De algebraïsche uitdrukkingen het zijn wiskundige termen die cijfers en letters bevatten. In combinatie met de symbolen van wiskundige bewerkingen, maken ze het mogelijk om formules of vergelijkingen te verkrijgen uit beschrijvingen die in woorden zijn gemaakt.
Deze letters kunnen op hun beurt worden opgeteld, afgetrokken, vermenigvuldigd of gedeeld door andere getallen, die expliciet kunnen zijn of ook kunnen worden weergegeven door letters..
Artikel index
Bijvoorbeeld de uitdrukking:
2x + 3
Het is een algebraïsche uitdrukking, waarbij de letter 'x' een getal vertegenwoordigt dat mogelijk onbekend is of dat verschillende waarden kan aannemen.

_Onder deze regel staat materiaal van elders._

$ cat src/rtl/edf_pkg.sv
// Shared types, widths and codes of the EDF periodic task scheduler.
package edf_pkg;

  localparam int MAX_TASKS    = 16;
  localparam int TASK_IDX_W   = (MAX_TASKS > 1) ? $clog2(MAX_TASKS) : 1;
  localparam int TICK_W       = 32;
  localparam int BURST_W      = 16;
  localparam int PERIOD_W     = 16;
  localparam int SLOT_W       = 4;
  localparam int TCOUNT_W     = 5;
  localparam int OUT_TASK_W   = 4;
  localparam int CFG_IDX_W    = 1;
  localparam int CFG_DATA_W   = 32;

  typedef enum logic {
    OP_LOAD = 1'b0,
    OP_TICK = 1'b1
  } op_t;

  localparam logic [CFG_IDX_W-1:0] CFG_TASK_COUNT = 1'b0;
  localparam logic [CFG_IDX_W-1:0] CFG_RUN_LIMIT  = 1'b1;

  // Per-cell control from the sequencer.
  typedef struct packed {
    logic load;
    logic update;
    logic charge;
    logic in_use;
  } cell_ctrl_t;

  // Earliest-deadline candidate handed along the cell row.
  typedef struct packed {
    logic                  valid;
    logic [TASK_IDX_W-1:0] idx;
    logic [TICK_W-1:0]     deadline;
  } cand_t;

endpackage

$ cat src/rtl/edf_cell.sv
// One task cell: holds a task's entry and passes the earliest-deadline candidate on.
module edf_cell (
  input  logic                            clk,
  input  logic                            rst_n,
  input  edf_pkg::cell_ctrl_t             ctrl,
  input  logic [edf_pkg::TASK_IDX_W-1:0]  idx,
  input  logic [edf_pkg::BURST_W-1:0]     ld_burst,
  input  logic [edf_pkg::PERIOD_W-1:0]    ld_period,
  input  logic [edf_pkg::TICK_W-1:0]      tick_now,
  input  edf_pkg::cand_t                  cand_in,
  output edf_pkg::cand_t                  cand_out,
  output logic                            complete,
  output logic                            miss
);
  import edf_pkg::*;

  logic [BURST_W-1:0]  burst_r, burst_nxt;
  logic [PERIOD_W-1:0] period_r, period_nxt;
  logic [BURST_W-1:0]  rem_r, rem_nxt;
  logic [TICK_W-1:0]   dl_r, dl_nxt;
  logic                done_r, done_nxt;
  logic                done_now;
  cand_t               cand_r, cand_nxt;

  always_comb begin
    burst_nxt  = burst_r;
    period_nxt = period_r;
    rem_nxt    = rem_r;
    dl_nxt     = dl_r;
    done_nxt   = done_r;
    done_now   = done_r;
    complete   = 1'b0;
    miss       = 1'b0;
    if (ctrl.load) begin
      burst_nxt  = ld_burst;
      period_nxt = ld_period;
      rem_nxt    = ld_burst;
      dl_nxt     = TICK_W'(ld_period);
      done_nxt   = 1'b0;
    end else if (ctrl.update) begin
      // Charge the running task first; a finished burst reloads.
      if (ctrl.charge) begin
        if (rem_r <= BURST_W'(1)) begin
          complete = 1'b1;
          done_now = 1'b1;
          rem_nxt  = burst_r;
        end else begin
          rem_nxt = rem_r - BURST_W'(1);
        end
      end
      done_nxt = done_now;
      if (ctrl.in_use) begin
        if (done_now && (dl_r <= tick_now)) begin
          dl_nxt   = dl_r + TICK_W'(period_r);
          done_nxt = 1'b0;
        end else if (!done_now && (dl_r == tick_now)) begin
          miss = 1'b1;
        end
      end
    end
  end

  // The incoming candidate has a lower index, so it wins ties.
  always_comb begin
    cand_nxt = cand_in;
    if (ctrl.in_use && !done_r && (!cand_in.valid || (dl_r < cand_in.deadline))) begin
      cand_nxt.valid    = 1'b1;
      cand_nxt.idx      = idx;
      cand_nxt.deadline = dl_r;
    end
  end

  always_ff @(posedge clk) begin
    burst_r  <= burst_nxt;
    period_r <= period_nxt;
    rem_r    <= rem_nxt;
    dl_r     <= dl_nxt;
  end

  always_ff @(posedge clk) begin
    if (!rst_n) begin
      done_r <= 1'b1;
      cand_r <= '0;
    end else begin
      done_r <= done_nxt;
      cand_r <= cand_nxt;
    end
  end

  assign cand_out = cand_r;

endmodule

$ cat config.mk
export PLATFORM = sky130hd
export DESIGN_NAME = edf_cell
export DESIGN_NICKNAME = d
export VERILOG_FILES = /design/src/rtl/edf_pkg.sv /design/src/rtl/edf_cell.sv
export SDC_FILE = /design/constraint.sdc
export NUM_CORES = 1
export LEC_CHECK = 0
export ABC_CLOCK_PERIOD_IN_PS = 4000
export BUFFER_PORTS_ARGS = -buffer_cell sky130_fd_sc_hd__buf_4
export CORE_ASPECT_RATIO = 1.4
export CORE_MARGIN = 5
export CORE_UTILIZATION = 56
export CTS_CLUSTER_SIZE = 8
export DETAILED_ROUTE_END_ITERATION = 7
export PLACE_DENSITY = 0.91
export SLEW_MARGIN = 25
export SYNTH_ARGS = -nofsm -noshare
export SYNTH_HDL_FRONTEND = slang
export SYNTH_SLANG_ARGS = --single-unit
$ cat constraint.sdc
create_clock -name clk -period 4 [get_ports clk]
set_clock_uncertainty 0.15 [all_clocks]
set_input_delay 0 -clock clk [delete_from_list [all_inputs] [get_ports clk]]
set_output_delay 0 -clock clk [all_outputs]
set_load 0.05 [all_outputs]
==> results.py <==
metrics = {
    "timing": {
        "drv_slew": 0,
        "hold_viol_final": 0,
        "tightest_slew_ps": 785,
        "hold_slack_ps": 88.8,
        "setup-tns-final_ps": 0,
        "setup_viol": 0,
        "fmax_ghz": 0.279,
        "slew-limit-headroom": 0.476,
        "fin_crit_sh": 0.897,
        "rsz0062_at_grt": "false",
        "period_needed_ps": 3590,
    },
    "cts": {
        "clk_root_buffer_cell": "clkbuf_16",
        "clock_latency_ps": 430,
        "ctsResizeCount": 0,
        "cts_buffers": 17,
        "clk_pin_slew_ps": 60,
        "cts_sinks": 118,
        "cts_tree": "yes",
        "htree_levels": 4,
        "clockBufferDepth": 2,
    },
    "drt": {
        "drc": 0,
        "routed_via_density": 6.04,
        "wl_per_cell_um": 18.2,
        "firstDrtPassIters": 5,
        "vias": 7250,
        "drt-initial-drc-count": 518,
        "finalWirelength_um": 21900,
        "postRouteAntennaNets": 0,
    },
    "run": {
        "cap_viol_max_count": 0,
    },
    "logic_synthesis": {
        "synthCells": 809,
        "synthesis.area_mm2": 0.00731,
        "synth_top_area_frac": 0.263,
        "ys_async_sr_fraction": 0,
        "post_synth_num_cell_types": 58,
        "ys_seq_elements": 118,
        "synth_flop_cell": "edfxtp_1",
        "avgSynthCellArea_um2": 9.04,
        "synth_nets": 1002,
        "yosysTopAreaCell": "edfxtp_1",
        "yosys_warnings": 0,
        "seq_area_frac_synth": 0.411,
        "synth_edf_count": 64,
        "ys_top_cells_by_area": "edfxtp_1 26%, dfxtp_1 15%, ha_1 14%",
    },
    "placement": {
        "globalplace.congestion": 0.927,
        "io_buffers": 149,
        "dp_hpwl_um": 14500,
        "dpl.cell_count": 1090,
    },
    "pwr": {
        "swShare": 0.306,
        "cellPowerDensity_mw_per_mm2": 406,
        "p_comb_frac": 0.243,
        "power_uw": 4040,
        "power_frac_clock": 0.391,
        "vdd_drop_max_mv": 0.328,
        "seqPwrFrac": 0.366,
        "p_sw_uw": 1240,
        "p_int_uw": 2810,
        "p_leak_uw": 0.00448,
    },
    "final_layout": {
        "drive_above_1_share": 0.195,
        "nFillCells": 778,
        "fin_nets": 1226,
        "register_area_mm2": 0.00300,
        "syn2layout_area_growth_pct": 36.3,
        "final_cells": 1200,
        "multiInputGateArea_mm2": 0.00389,
        "layout_commonest_cell": "buf_4",
        "most-common-layout-cells": "159 x buf_4, 90 x o21ai_0, 84 x a21oi_1, 81 x inv_1, 81 x ha_1",
        "final_core_util": 0.778,
    },
    "run_status": {
        "status": "finished clean",
    },
    "global_routing": {
        "grt_usage": 0.281,
        "grt_pass1_wl_um": 35000,
        "grt-ovfl-total": 0,
        "grt_max_degree": 67,
        "grt_pass1_vias": 7192,
        "antenna_found_initial": 1,
    },
    "setup_path": {
        "cp.arrival_ps": 3540,
        "start_kind": "register",
        "crit_path_end_kind": "register",
        "crit_type": "reg2reg",
        "crit_path_max_fanout": 16,
        "critPathRequiredTime_ps": 3960,
    },
    "floorplanning": {
        "die_width_um": 107,
        "initial_core_util": 0.571,
        "dieArea_mm2": 0.0155,
        "rows": 49,
        "fp.coreArea_mm2": 0.0128,
        "die_h_um": 145,
        "boundaryPins": 150,
    },
    "worst_hold_path": {
        "min_path_type": "in2reg",
    },
}
[per-layer routing]
metal  up-vias  share of wire  track usage
li1       3419              -            -
met5         -              0            0
met2       375           0.52        0.495
met3        85          0.076       0.0489
met1      3371           0.36        0.321
met4         0          0.047        0.143
[synth_stat cells (2+ instances only)]
| cell | n |
|---|---|
| a21oi_1 | 84 |
| o2111ai_1 | 4 |
| nand4_1 | 16 |
| nand2b_1 | 5 |
| o41ai_1 | 3 |
| nand3_1 | 54 |
| edfxtp_1 | 64 |
| ha_1 | 81 |
| xnor2_1 | 14 |
| mux2_2 | 4 |
| or4_1 | 15 |
| o31ai_1 | 18 |
| o211ai_1 | 2 |
| and3_1 | 5 |
| a31oi_1 | 4 |
| a21o_1 | 17 |
| nand2_1 | 66 |
| clkbuf_1 | 28 |
| o211a_1 | 2 |
| xor2_1 | 8 |
| nor3_1 | 7 |
| nor2_1 | 28 |
| inv_1 | 81 |
| nor2b_1 | 7 |
| o21ai_0 | 90 |
| o21bai_1 | 2 |
| dfxtp_1 | 54 |
| nor4_1 | 7 |
| o21a_1 | 4 |
| a311oi_1 | 2 |
| a211oi_1 | 4 |
| or3_1 | 2 |
| and4_1 | 2 |
[layout make-up]
cell class | instances | area share
clock buffer | 18 | 0.0431
inverter | 82 | 0.0309
timing repair buffer | 236 | 0.197
clock inverter | 14 | 0.0176
tap | 153 | 0.0192
sequential | 118 | 0.301
antenna | 1 | 0.000251
multi-input combinational | 578 | 0.391
[critical path, cell delays in order (launching register included)]
cell and delay (ps):
dfxtp_1 400, ha_1 340, nand4_1 200, nor4_1 500, nand3_1 360, o31ai_1 290, nand2_1 490, o21bai_1 250
buf_4 290
[kinds of logic (layout without fill, tap and decap cells)]
logic type,Yosys count,in the layout,share of synthesized area
buf+inv,113,350,0.0587
compound gates,248,248,0.201
mux,4,4,0.00616
fa+ha+maj,82,82,0.141
flops,118,118,0.411
other cells,0,1,0
simple gates,222,222,0.156
xor+xnor,22,22,0.0263
[final timing paths]
kind                  from      endpoint  slack (ps)  cells past startpoint
setup reg to reg  dl_r[29]      dl_r[13]         410                      8
hold / removal     ctrl[0]      dl_r[30]          90                      6
setup / recovery  dl_r[29]      dl_r[13]         410                      8
hold reg to reg   dl_r[31]  cand_out[31]         410                      2
[flip-flops by register name, summed over array words and instances, names as in the netlist]
register / cells
cand_out: 37
dl_r: 32
burst_r: 16
period_r: 16
rem_r: 16
done_r: 1
[metrics by stage]
step	instance area (µm²)	setup WS, ps
final	9960	411
after global routing	9960	208
after CTS	9960	446
after detailed placement	8590	505
after global placement	8590	569
after floorplan	7310	509
[power groups by stage]
stage / clock network [µW] / registers (µW) / logic [µW]
floorplan: 0 / 1560 / 511
global placement: 0 / 1490 / 849
detailed placement: 0 / 1500 / 872
CTS: 1580 / 1480 / 957
global route: 1640 / 1490 / 1070
finish: 1580 / 1480 / 982
[what timing repair did]
action | CTS | global route
buffers inserted | 0 | 0
hold buffers | 77 | 0
endpoints found under the hold margin | 132 | 0
No activity file was read; power rests on OpenSTA's default activity.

Wat is het voordeel van het gebruik van een algebraïsche uitdrukking in plaats van te zeggen: "tweemaal een getal toegevoegd aan 3"?
Ten eerste neemt de algebraïsche uitdrukking minder ruimte in beslag. En dan, als x geen vast getal is, kunnen verschillende waarden aan de "x" worden gegeven om verschillende resultaten van deze uitdrukking te verkrijgen.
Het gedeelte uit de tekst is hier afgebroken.